-- REQUIREMENT --
The answer must consist of every line from the data that holds "constraint".

-- SUPPLIED MATERIAL --
==> config.mk <==
export PLATFORM = sky130hd
export DESIGN_NAME = fie_queue
export DESIGN_NICKNAME = d
export VERILOG_FILES = /design/src/rtl/fie_pkg.sv /design/src/rtl/fie_queue.sv
export SDC_FILE = /design/constraint.sdc
export NUM_CORES = 1
export LEC_CHECK = 0
export ABC_AREA = 1
export BUFFER_PORTS_ARGS = -buffer_cell sky130_fd_sc_hd__buf_2
export CAP_MARGIN = 30
export CORE_UTILIZATION = 50
export CTS_CLUSTER_SIZE = 16
export DETAILED_ROUTE_END_ITERATION = 10
export PLACE_DENSITY = 0.83
export SLEW_MARGIN = 20
export SYNTH_ARGS = -nofsm -noshare
export SYNTH_HDL_FRONTEND = slang
export SYNTH_SLANG_ARGS = --single-unit
export TNS_END_PERCENT = 100
==> constraint.sdc <==
create_clock -name clk -period 9.87 [get_ports clk]
set_clock_uncertainty 0.05 [all_clocks]
set_input_delay 0.987 -clock clk [delete_from_list [all_inputs] [get_ports clk]]
set_output_delay 0.987 -clock clk [all_outputs]
set_load 0.05 [all_outputs]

-- EXERCISE ANSWER --
export SDC_FILE = /design/constraint.sdc
==> constraint.sdc <==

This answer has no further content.